The remaining 17 groups that make up the Syrian portion of Operation Olive Branch are a combination of Salafist, jihadist and ultra-extremist militants who have been either formed or supported by Turkey at various stages of Syria’s seven-year civil war.
In its offensive launched on January 20 against Kurdish fighters in northern Syria, Turkey has deployed more than 25,000 Syrian rebel fighters who have been equipped and trained by Turkish President Recep Tayyip Erdogan’s powerful military.
The offensive, code-named Operation Olive Branch, aims at dislodging the Kurdish People’s Protection Units (YPG) from the Kurdish enclave of Afrin. On March 18, Turkish military and allied jihadist rebels took control of Afrin’s city center.
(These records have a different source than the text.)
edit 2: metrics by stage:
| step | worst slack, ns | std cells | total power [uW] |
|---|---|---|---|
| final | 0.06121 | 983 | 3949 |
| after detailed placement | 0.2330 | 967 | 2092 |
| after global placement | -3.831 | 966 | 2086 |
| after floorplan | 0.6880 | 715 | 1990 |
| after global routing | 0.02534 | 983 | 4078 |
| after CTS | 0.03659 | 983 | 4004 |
<file path="src/rtl/barret_reduce_pipe.sv">
`default_nettype none
// +----------------------------------------------------------------------------+
// | Module      : barret_reduce_pipe                                           |
// | Description : 3-stage pipelined Barrett reducer, r = a mod Q, with         |
// |               valid/ready streaming handshake and a sideband tag.          |
// | Revision    : 1.0 - initial release                                        |
// +----------------------------------------------------------------------------+
module barret_reduce_pipe #(
    parameter int unsigned Q  = 2447,
    parameter int unsigned QW = 12,
    parameter int unsigned IW = 2*QW-1,
    parameter int unsigned TW = 4
) (
    input  logic          clk,
    input  logic          rst_n,
    input  logic          din_valid,
    output logic          din_ready,
    input  logic [IW-1:0] din_a,
    input  logic [TW-1:0] din_tag,
    output logic          dout_valid,
    input  logic          dout_ready,
    output logic [QW-1:0] dout_r,
    output logic [TW-1:0] dout_tag
);

    localparam int unsigned c_K   = 2*QW;
    localparam int unsigned c_MW  = c_K - QW + 1;
    localparam int unsigned c_PW  = IW + c_MW;
    localparam int unsigned c_QTW = c_PW - c_K;
    localparam int unsigned c_RW  = QW + 2;

    localparam logic [c_K:0]      c_POW = {1'b1, {c_K{1'b0}}};
    localparam logic [c_K:0]      c_QX  = (c_K+1)'(Q);
    localparam logic [c_MW-1:0]   c_M   = c_MW'(c_POW / c_QX);
    localparam logic [IW-1:0]     c_QI  = IW'(Q);
    localparam logic [c_RW-1:0]   c_QR  = c_RW'(Q);

    logic             r_s1_valid;
    logic [c_PW-1:0]  r_s1_p;
    logic [IW-1:0]    r_s1_a;
    logic [TW-1:0]    r_s1_tag;

    logic             r_s2_valid;
    logic [c_RW-1:0]  r_s2_r0;
    logic [TW-1:0]    r_s2_tag;

    logic             r_out_valid;
    logic [QW-1:0]    r_out_r;
    logic [TW-1:0]    r_out_tag;

    logic             w_stall;
    logic [c_PW-1:0]  w_p;
    logic [c_QTW-1:0] w_q;
    logic [IW-1:0]    w_qq;
    logic [c_RW-1:0]  w_r0;
    logic [c_RW-1:0]  w_r1;
    logic [c_RW-1:0]  w_r2;

    // A full output register with no taker freezes the whole pipe.
    assign w_stall   = r_out_valid & ~dout_ready;
    assign din_ready = ~w_stall | ~rst_n;

    assign w_p  = c_PW'(din_a) * c_PW'(c_M);
    assign w_q  = c_QTW'(r_s1_p >> c_K);
    assign w_qq = IW'(w_q) * c_QI;
    // The quotient estimate undershoots by at most 2, so r0 < 3Q fits c_RW bits.
    assign w_r0 = c_RW'(r_s1_a - w_qq);

    assign w_r1 = (r_s2_r0 >= c_QR) ? (r_s2_r0 - c_QR) : r_s2_r0;
    assign w_r2 = (w_r1 >= c_QR) ? (w_r1 - c_QR) : w_r1;

    always_ff @(posedge clk) begin
        if (!rst_n) begin
            r_s1_valid  <= 1'b0;
            r_s1_p      <= '0;
            r_s1_a      <= '0;
            r_s1_tag    <= '0;
            r_s2_valid  <= 1'b0;
            r_s2_r0     <= '0;
            r_s2_tag    <= '0;
            r_out_valid <= 1'b0;
            r_out_r     <= '0;
            r_out_tag   <= '0;
        end else if (!w_stall) begin
            r_s1_valid  <= din_valid;
            r_s1_p      <= w_p;
            r_s1_a      <= din_a;
            r_s1_tag    <= din_tag;
            r_s2_valid  <= r_s1_valid;
            r_s2_r0     <= w_r0;
            r_s2_tag    <= r_s1_tag;
            r_out_valid <= r_s2_valid;
            r_out_r     <= QW'(w_r2);
            r_out_tag   <= r_s2_tag;
        end
    end

    assign dout_valid = r_out_valid;
    assign dout_r     = r_out_r;
    assign dout_tag   = r_out_tag;

endmodule
`default_nettype wire

</file>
Turkey views the YPG as an extension of the Kurdistan Workers’ Party (PKK), an insurgent group that has been fighting for greater Kurdish autonomy in Turkey’s southeast. Backed by the United States, the YPG has been instrumental in the U.S.-led war on terror in Syria since 2014.
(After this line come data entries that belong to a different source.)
`config.mk`:
```
export PLATFORM = sky130hd
export DESIGN_NAME = writeback_queue
export DESIGN_NICKNAME = d
export VERILOG_FILES = /design/src/rtl/wb_pkg.sv /design/src/rtl/wb_fwd_match.sv /design/src/rtl/writeback_queue.sv
export SDC_FILE = /design/constraint.sdc
export NUM_CORES = 1
export LEC_CHECK = 0
export CAP_MARGIN = 10
export CELL_PAD_IN_SITES_DETAIL_PLACEMENT = 1
export CELL_PAD_IN_SITES_GLOBAL_PLACEMENT = 2
export CORE_ASPECT_RATIO = 2
export CORE_MARGIN = 8
export CORE_UTILIZATION = 35
export DETAILED_ROUTE_END_ITERATION = 16
export PLACE_DENSITY_LB_ADDON = 0.1
export SYNTH_ARGS = -nofsm -noshare
export SYNTH_HDL_FRONTEND = slang
export SYNTH_SLANG_ARGS = --single-unit
```
`constraint.sdc`:
```
create_clock -name CLK -period 4.28 [get_ports CLK]
set_input_delay 0.428 -clock CLK [delete_from_list [all_inputs] [get_ports CLK]]
set_output_delay 0.428 -clock CLK [all_outputs]
set_load 0.01 [all_outputs]
```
Nine days after the start of the operation, the pro-Turkish government website, Suriye Gundemi, published an infographic showing the Syrian rebel groups involved in the Afrin offensive. The website says that three divisions are part of the National Army that is under the command of the Syrian interim government, an anti-Syrian regime body based in Turkey.
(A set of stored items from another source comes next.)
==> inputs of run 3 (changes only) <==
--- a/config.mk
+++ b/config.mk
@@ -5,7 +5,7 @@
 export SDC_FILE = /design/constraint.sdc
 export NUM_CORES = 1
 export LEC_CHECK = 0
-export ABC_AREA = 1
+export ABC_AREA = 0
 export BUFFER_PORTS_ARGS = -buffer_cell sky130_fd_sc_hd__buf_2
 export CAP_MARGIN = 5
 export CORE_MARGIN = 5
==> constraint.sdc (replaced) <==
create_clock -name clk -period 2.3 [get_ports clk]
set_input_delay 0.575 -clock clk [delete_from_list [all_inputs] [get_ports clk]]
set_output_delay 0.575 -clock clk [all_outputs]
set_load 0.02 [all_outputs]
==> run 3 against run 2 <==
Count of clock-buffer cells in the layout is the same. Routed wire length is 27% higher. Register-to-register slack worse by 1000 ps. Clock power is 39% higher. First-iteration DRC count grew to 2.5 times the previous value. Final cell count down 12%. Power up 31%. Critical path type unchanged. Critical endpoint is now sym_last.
<file path="src/rtl/branch_resolve_unit.sv">
// branch_resolve_unit: control stage in front of fetch. Decodes the current
// instruction, keeps the ALU condition flags, resolves branches and LUT jumps,
// and runs the IDLE/RUN/DONE program state machine with halt-PC capture and
// saturating cycle and taken-transfer counters.
module branch_resolve_unit #(
  parameter int I_WIDTH   = 9,
  parameter int P_WIDTH   = 10,
  parameter int CNT_WIDTH = 16
) (
  input  logic                 clk,
  input  logic                 reset,
  input  logic                 start,
  input  logic [I_WIDTH-1:0]   instr,
  input  logic [P_WIDTH-1:0]   pc,
  input  logic                 flag_we,
  input  logic                 alu_zero,
  input  logic                 alu_neg,
  input  logic                 alu_carry,
  output logic                 branch_taken,
  output logic                 jump_taken,
  output logic [3:0]           branch_imm,
  output logic [5:0]           jump_target,
  output logic                 done,
  output logic [P_WIDTH-1:0]   halt_pc,
  output logic [2:0]           flags,
  output logic [CNT_WIDTH-1:0] cycle_count,
  output logic [CNT_WIDTH-1:0] taken_count
);

  typedef enum logic [1:0] {
    S_IDLE = 2'd0,
    S_RUN  = 2'd1,
    S_DONE = 2'd2
  } state_t;

  localparam logic [2:0] OP_BRANCH = 3'b110;
  localparam logic [2:0] OP_JUMP   = 3'b111;
  localparam logic [5:0] HALT_IDX  = 6'b111111;
  localparam logic [CNT_WIDTH-1:0] CNT_ONE = {{(CNT_WIDTH-1){1'b0}}, 1'b1};
  localparam logic [CNT_WIDTH-1:0] CNT_MAX = {CNT_WIDTH{1'b1}};

  state_t state_q, state_d;
  logic [2:0] flag_q;            // {C,N,Z}
  logic       is_branch;
  logic       is_jump_op;
  logic       is_halt;
  logic       cond_true;
  logic       in_run;
  logic       run_entry;

  // Instruction decode and branch condition against the registered flags only.
  always_comb begin
    // NOTE: combinational blocks use blocking assignments and give every
    // output a default first, so no path can leave a latch behind.
    is_branch  = 1'b0;
    is_jump_op = 1'b0;
    is_halt    = 1'b0;
    cond_true  = 1'b0;
    if (instr[8:6] == OP_BRANCH) is_branch = 1'b1;
    if (instr[8:6] == OP_JUMP) begin
      if (instr[5:0] == HALT_IDX) is_halt = 1'b1;
      else                        is_jump_op = 1'b1;
    end
    case (instr[5:4])
      2'b00:   cond_true = flag_q[0];
      2'b01:   cond_true = ~flag_q[0];
      2'b10:   cond_true = flag_q[1];
      default: cond_true = flag_q[2];
    endcase
  end

  assign in_run       = (state_q == S_RUN);
  assign branch_taken = in_run & is_branch & cond_true;
  assign jump_taken   = in_run & is_jump_op;
  assign branch_imm   = instr[3:0];
  assign jump_target  = instr[5:0];
  assign done         = (state_q == S_DONE);
  assign flags        = flag_q;
  assign run_entry    = (state_q == S_IDLE) && (state_d == S_RUN);

  // Next-state logic; a raised start always wins over a HALT in the same cycle.
  always_comb begin
    state_d = state_q;
    case (state_q)
      S_IDLE: if (!start) state_d = S_RUN;
      S_RUN: begin
        if (start)        state_d = S_IDLE;
        else if (is_halt) state_d = S_DONE;
      end
      S_DONE: if (start) state_d = S_IDLE;
      default: state_d = S_IDLE;
    endcase
  end

  // State register, condition flags and halt-PC capture.
  always_ff @(posedge clk) begin
    // NOTE: reset here is synchronous; it is sampled only on the clock edge,
    // and sequential state is always written with non-blocking assignments.
    if (reset) begin
      state_q <= S_IDLE;
      flag_q  <= 3'b000;
      halt_pc <= '0;
    end else begin
      state_q <= state_d;
      if (flag_we) flag_q <= {alu_carry, alu_neg, alu_zero};
      if (in_run && state_d == S_DONE) halt_pc <= pc;
    end
  end

  // Performance counters: cleared on entry to RUN, saturating, held otherwise.
  always_ff @(posedge clk) begin
    if (reset || run_entry) begin
      cycle_count <= '0;
      taken_count <= '0;
    end else if (in_run) begin
      if (cycle_count != CNT_MAX) cycle_count <= cycle_count + CNT_ONE;
      if ((branch_taken | jump_taken) && taken_count != CNT_MAX)
        taken_count <= taken_count + CNT_ONE;
    end
  end

endmodule

</file>
## config.mk

```make
export PLATFORM = sky130hd
export DESIGN_NAME = mmio_port_ctrl
export DESIGN_NICKNAME = d
export VERILOG_FILES = /design/src/rtl/mmio_pkg.sv /design/src/rtl/mmio_sync.sv /design/src/rtl/mmio_port_ctrl.sv
export SDC_FILE = /design/constraint.sdc
export NUM_CORES = 1
export LEC_CHECK = 0
export ABC_AREA = 0
export BUFFER_PORTS_ARGS = -buffer_cell sky130_fd_sc_hd__buf_2
export CAP_MARGIN = 40
export CELL_PAD_IN_SITES_DETAIL_PLACEMENT = 1
export CELL_PAD_IN_SITES_GLOBAL_PLACEMENT = 1
export CORE_MARGIN = 8
export CORE_UTILIZATION = 39
export CTS_CLUSTER_DIAMETER = 50
export CTS_CLUSTER_SIZE = 28
export DETAILED_ROUTE_END_ITERATION = 12
export HOLD_SLACK_MARGIN = 0.15
export PLACE_DENSITY_LB_ADDON = 0.1
export RECOVER_POWER = 25
export SLEW_MARGIN = 20
export SYNTH_ARGS = -nofsm -noshare
export SYNTH_HDL_FRONTEND = slang
export SYNTH_SLANG_ARGS = --single-unit
```

## constraint.sdc

```tcl
create_clock -name clk -period 2.74 [get_ports clk]
set_input_delay 0.411 -clock clk [delete_from_list [all_inputs] [get_ports clk]]
set_output_delay 0.411 -clock clk [all_outputs]
set_load 0.1 [all_outputs]
```
### config.mk
export PLATFORM = sky130hd
export DESIGN_NAME = grid_loader
export DESIGN_NICKNAME = d
export VERILOG_FILES = /design/src/rtl/grid_loader.sv
export SDC_FILE = /design/constraint.sdc
export NUM_CORES = 1
export LEC_CHECK = 0
export CAP_MARGIN = 20
export CORE_MARGIN = 4
export CORE_UTILIZATION = 55
export CTS_CLUSTER_DIAMETER = 60
export DETAILED_ROUTE_END_ITERATION = 10
export PLACE_DENSITY_LB_ADDON = 0.1
export SKIP_LAST_GASP = 1
export SYNTH_ARGS = -nofsm -noshare
export SYNTH_HDL_FRONTEND = slang
export SYNTH_SLANG_ARGS = --single-unit
### constraint.sdc
create_clock -name clk -period 4.9 [get_ports clk]
set_input_delay 0.98 -clock clk [delete_from_list [all_inputs] [get_ports clk]]
set_output_delay 0.98 -clock clk [all_outputs]
set_load 0.005 [all_outputs]
### src/rtl/grid_loader.sv
// Parses an ASCII grid byte stream into one 1-bit BRAM write per cell, measuring width/height.
// Write latency 1 cycle after byte acceptance; in_ready is high only while loading.
module grid_loader #(
  parameter int ADDR_W = 17,
  parameter int DIM_W  = 9
) (
  input  logic              clk,
  input  logic              rst_n,
  input  logic              start,
  input  logic              in_valid,
  input  logic [7:0]        in_data,
  input  logic              in_last,
  output logic              in_ready,
  output logic [ADDR_W-1:0] write_addr,
  output logic              write_val,
  output logic              write_en,
  output logic [DIM_W-1:0]  grid_width,
  output logic [DIM_W-1:0]  grid_height,
  output logic              done,
  output logic              error
);

  typedef enum logic [1:0] {S_IDLE, S_LOAD, S_DONE, S_ERROR} state_t;

  localparam logic [DIM_W-1:0]  DIM_MAX  = '1;
  localparam logic [ADDR_W-1:0] ADDR_MAX = '1;

  state_t              r_state, w_state_nxt;
  logic [DIM_W-1:0]    r_col, r_row, r_width, r_height;
  logic [ADDR_W-1:0]   r_addr, r_wr_addr;
  logic                r_addr_full, r_wr_en, r_wr_val;

  logic                w_acc, w_is_cell, w_is_nl, w_is_cr, w_cell_val, w_col_nz;
  logic                w_close, w_fault, w_wr, w_finish, w_restart;
  logic [DIM_W-1:0]    w_cnt;

  always_comb begin
    w_acc      = in_valid && (r_state == S_LOAD);
    w_is_cell  = (in_data == 8'h23) || (in_data == 8'h40) || (in_data == 8'h2E);
    w_cell_val = (in_data != 8'h2E);
    w_is_nl    = (in_data == 8'h0A);
    w_is_cr    = (in_data == 8'h0D);
    w_col_nz   = (r_col != '0);
    // Cell count of the row being closed, including a cell that carries in_last.
    w_cnt      = w_is_cell ? r_col + DIM_W'(1) : r_col;
    w_close    = w_acc && ((w_is_nl && w_col_nz) ||
                           (in_last && (w_is_cell || (w_is_cr && w_col_nz))));
    w_fault    = w_acc && (!(w_is_cell || w_is_nl || w_is_cr) ||
                           (w_is_cell && ((r_col == DIM_MAX) || r_addr_full)) ||
                           (w_close && ((r_row == DIM_MAX) ||
                                        ((r_row != '0) && (w_cnt != r_width)))));
    w_wr       = w_acc && w_is_cell && !w_fault;
    w_finish   = w_acc && in_last && !w_fault;
    w_restart  = start && (r_state != S_LOAD);
  end

  always_ff @(posedge clk or negedge rst_n) begin
    if (!rst_n) r_state <= S_IDLE;
    else        r_state <= w_state_nxt;
  end

  always_comb begin
    w_state_nxt = r_state;
    case (r_state)
      S_LOAD: begin
        if (w_fault)       w_state_nxt = S_ERROR;
        else if (w_finish) w_state_nxt = S_DONE;
      end
      default: begin
        if (start) w_state_nxt = S_LOAD;
      end
    endcase
  end

  always_ff @(posedge clk or negedge rst_n) begin
    if (!rst_n) begin
      r_col       <= '0;
      r_row       <= '0;
      r_width     <= '0;
      r_height    <= '0;
      r_addr      <= '0;
      r_addr_full <= 1'b0;
      r_wr_addr   <= '0;
      r_wr_val    <= 1'b0;
      r_wr_en     <= 1'b0;
    end else if (w_restart) begin
      r_col       <= '0;
      r_row       <= '0;
      r_width     <= '0;
      r_height    <= '0;
      r_addr      <= '0;
      r_addr_full <= 1'b0;
      r_wr_en     <= 1'b0;
    end else begin
      r_wr_en <= w_wr;
      if (w_wr) begin
        r_wr_addr <= r_addr;
        r_wr_val  <= w_cell_val;
        r_addr    <= r_addr + ADDR_W'(1);
        r_col     <= r_col + DIM_W'(1);
        if (r_addr == ADDR_MAX) r_addr_full <= 1'b1;
      end
      // Closing a row overrides the column increment above.
      if (w_close && !w_fault) begin
        r_col    <= '0;
        r_row    <= r_row + DIM_W'(1);
        r_height <= r_row + DIM_W'(1);
        if (r_row == '0) r_width <= w_cnt;
      end
    end
  end

  assign in_ready    = (r_state == S_LOAD);
  assign done        = (r_state == S_DONE);
  assign error       = (r_state == S_ERROR);
  assign write_en    = r_wr_en;
  assign write_val   = r_wr_val;
  assign write_addr  = r_wr_addr;
  assign grid_width  = r_width;
  assign grid_height = r_height;

endmodule

==> results.tsv, run 1 <==
stage	metric	value	unit
cells_and_area	Net count, final	491	
drt	Avg WL per Cell	15.8	um
cells_and_area	Fillers	555	
logic_synthesis	Post-synth EDFFs	0	
clock_network	hold_buf cts	0	
placement	Port Buffers	52	
logic_synthesis	top-count cell post-synth	nand2_1	
setup_path	cell with the most instances on the worst path	ha_1	
setup_path	WP data arrival	4.53	ns
worst_hold_path	HP Class	reg2reg	
drt	DRC	0	
setup_path	R2R Setup Slk	0.64	ns
logic_synthesis	post-synthesis register bit count	66	
setup_path	worst-path cell with the longest stage delay	or4_1	
timing	Setup WS post-layout	0.635	ns
timing	Max Freq	234	MHz
power	Final Total Pwr	0.00110	W
drt	ANT nets after route	0	
run	# Max-Cap Violations	0	
drt	drt pass-1 iters	5	
setup_path	worst reg2reg path depth	14	
power	maximum VDD drop	0.136	mV
logic_synthesis	Synth Area per Inst	8.99	um2
timing	Slew Limit Fails	0	
floorplan	Chip Width	91.4	um
logic_synthesis	Synth top cells by count	nand2_1, dfrtp_1, nor2_1, a21oi_1, nand3_1	
clock_network	Clk pin slew, worst setup/hold paths	0.08	ns
grt	GRT overflow	0	
drt	DRT iter0 DRCs	178	
grt	vias in the first global route	3176	
cells_and_area	ANT cells	0	
timing	setup TNS	0	ns
placement	placed insts	555	
setup_path	Max FO, Critical Path	62	
drt	Vias/cell	5.85	
logic_synthesis	Main synth FF type	dfrtp_1	
status	status	finished clean	
timing	Final Hold Violating Endpoints	0	
cells_and_area	register area	0.00165	mm2
setup_path	crit path launch type	flip-flop	
logic_synthesis	synthesized instance count	426	
logic_synthesis	area share of the largest cell type after synthesis	0.431	
logic_synthesis	top cells by area, synth	dfrtp_1, nand2_1, a21oi_1	
grt	largest net degree at the start of global routing	63	
setup_path	Crit Path Category	reg2reg	
grt	first-pass GRT wire length	15300	um
logic_synthesis	unique cell type count in the Yosys netlist	58	
setup_path	worst stage delay on the critical path	0.53	ns
logic_synthesis	Syn. warnings	0	
placement	GP Congestion	0.985	
setup_path	reg-to-reg endpoint	r_addr[7]	
power	P_int	0.000847	W
setup_path	worst path cell trace	ha_1 > nand3_1 > or2_2 > nor2_1 > ha_1 > xnor2_1 > nand4_1 > a211o_1 > o41ai_4 > and3_4 > a41oi_4 > buf_12 > or4_1 > a21oi_1	
timing	Worst Max-Slew Pin Slew	1.02	ns
cells_and_area	fin cells	571	
setup_path	startpoint of the worst register-to-register path	r_col[0]	
clock_network	Clock Path Buffers	2	
clock_network	clock tree root driver cell	clkbuf_8	
clock_network	CTS tree	built	
timing	Worst slew margin	0.319	
power	LEAKAGE	2.02	nW
cells_and_area	layout cells sized above 1	0.0842	
logic_synthesis	sequential fraction of the synthesis area	0.431	
placement	post-DP HPWL	6250	um
power	Net Switching	0.000255	W
floorplan	Die Ht	91.4	um
clock_network	insertion delay to the later sink of the worst-skew pair	0.34	ns
power	Reg power frac	0.496	
timing	final cycle utilization of the critical path	0.870	
floorplan	I/O pin total	53	
worst_hold_path	hold path start	write_addr[11]	
setup_path	crit end category	flip-flop	
clock_network	CTS Sinks	66	
cells_and_area	post-layout util	0.679	
clock_network	Resized Gates After CTS	0	
setup_path	Worst EP required	5.17	ns
placement	pre-CTS setup slack	0.383	ns
grt	gr usage total	0.223	
floorplan	Die Area	0.00836	mm2
timing	worst-case clock skew	0.00742	ns
logic_synthesis	post-synth net total	447	
floorplan	core area	0.00679	mm2
clock_network	post-CTS setup buffers	0	
cells_and_area	Layout area overhead	20.5	%
clock_network	cts bufs inserted	9	
timing	final setup violation count	0	
logic_synthesis	cell taking the most area after synthesis	dfrtp_1	
floorplan	row cnt	30	
drt	final wirelength	9020	um
worst_hold_path	WHS Path Cells	2	
worst_hold_path	hold endpoint	write_addr[11]	
power	sw frac	0.232	
clock_network	H-tree lvl count	3	
logic_synthesis	Post-Syn Area	0.00383	mm2
floorplan	Starting Density	0.564	
power	clock power share	0.446	
cells_and_area	multi-input logic area	0.00202	mm2
power	Gate power share	0.057	
timing	RSZ-0062 raised after global routing	false	
power	total power per unit cell area	239	mW/mm2
timing	minimum clock period	4.26	ns
drt	Vias	3338	
logic_synthesis	Post-synth ARST share	1.00	
grt	initial antenna violation count	0	
[critical path: cells and delay by family (launching register included)]
family                   cells  cell delay, ns
XOR/XNOR                     1            0.17
buffers and inverters        1            0.21
adder cells (fa/ha/maj)      2            0.51
AND/OR/NAND/NOR              6            1.70
AO/OA/AOI/OAI                4            1.04
flip-flops                   1            0.52
[cells by family after synthesis]
kind of cell,share of synthesized area
AOI/OAI and AO/OA,0.152
muxes,0.0425
adders and majority gates,0.0261
buffers and inverters,0.0428
xor gates and xnor gates,0.0516
DFF,0.431
and+or+nand+nor,0.254
[per-stage QoR]
stage          cell area [um2]  hold slack [ns]
2_1_floorplan             3830            0.463
3_3_place_gp              4400            0.450
3_5_place_dp              4400            0.456
4_1_cts                   4610            0.472
5_1_grt                   4610            0.504
6_report                  4610            0.465
[metal layers]
| layer | up-vias | part of all wire | track usage |
|---|---|---|---|
| li1 | 1603 | - | - |
| met1 | 1637 | 0.48 | 0.321 |
| met2 | 87 | 0.47 | 0.336 |
| met3 | 11 | 0.041 | 0.0389 |
| met4 | 0 | 0.011 | 0.0791 |
| met5 | - | 0 | 0 |
[worst max-delay path by stage]
stage,startpoint,end,slack [ns],depth (start not counted)
detailed placement,in_data[0],r_addr[7],0.38,10
floorplan,in_data[2],r_addr[10],1.23,9
finish,r_col[0],r_addr[7],0.64,14
global route,r_col[0],r_addr[7],0.37,14
CTS,r_col[0],r_addr[11],0.67,14
global placement,in_data[0],r_addr[12],0.56,10
[area by class of cell]
type,count,area share
timing repair buffer,57,0.123
clock inverter,3,0.0100
clock buffer,13,0.0366
inverter,12,0.00976
sequential,66,0.358
tap,96,0.0260
multi-input combinational,324,0.437
[power by group through the flow]
stage | Sequential (W) | Clock (W) | Combinational (W)
after floorplan | 0.000557 | 0 | 0.0000265
after global placement | 0.000557 | 0 | 0.0000631
after detailed placement | 0.000558 | 0 | 0.0000643
after CTS | 0.000547 | 0.000497 | 0.0000645
after global routing | 0.000547 | 0.000525 | 0.0000704
final | 0.000547 | 0.000492 | 0.0000633
[placed cells by master (no fill, tap or decap), types with 3 or more instances in the layout]
cell type         n
buf_4             4
nor2_1           33
or3_1            11
ha_1              8
o31ai_1          10
and3_1            5
nor3_1            6
inv_1            12
o21ai_0          14
or4_1            10
nand2b_1          4
nand2_1          78
dfrtp_1          66
xor2_1           11
clkdlybuf4s50_1  51
a31o_2            6
nand3_1          16
xnor2_1           9
a21oi_1          32
nand4_1           7
nor4_1            4
clkbuf_8         12
a31oi_1           3
mux2i_1          14
nand3b_1          4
This so-called army consists mainly of Islamist militants who were part of the most radical Islamic factions of the Free Syrian Army (FSA) at some point during the Syrian conflict, and was formed only two weeks prior to the Afrin operation. Most of these fighters fled to Turkey after they were defeated in battles across Syria, including in Damascus, Aleppo, Homs, Idlib and Hama. While in Turkey, they were recruited by Turkish intelligence agencies to be part of forces invading the Kurdish-held Afrin.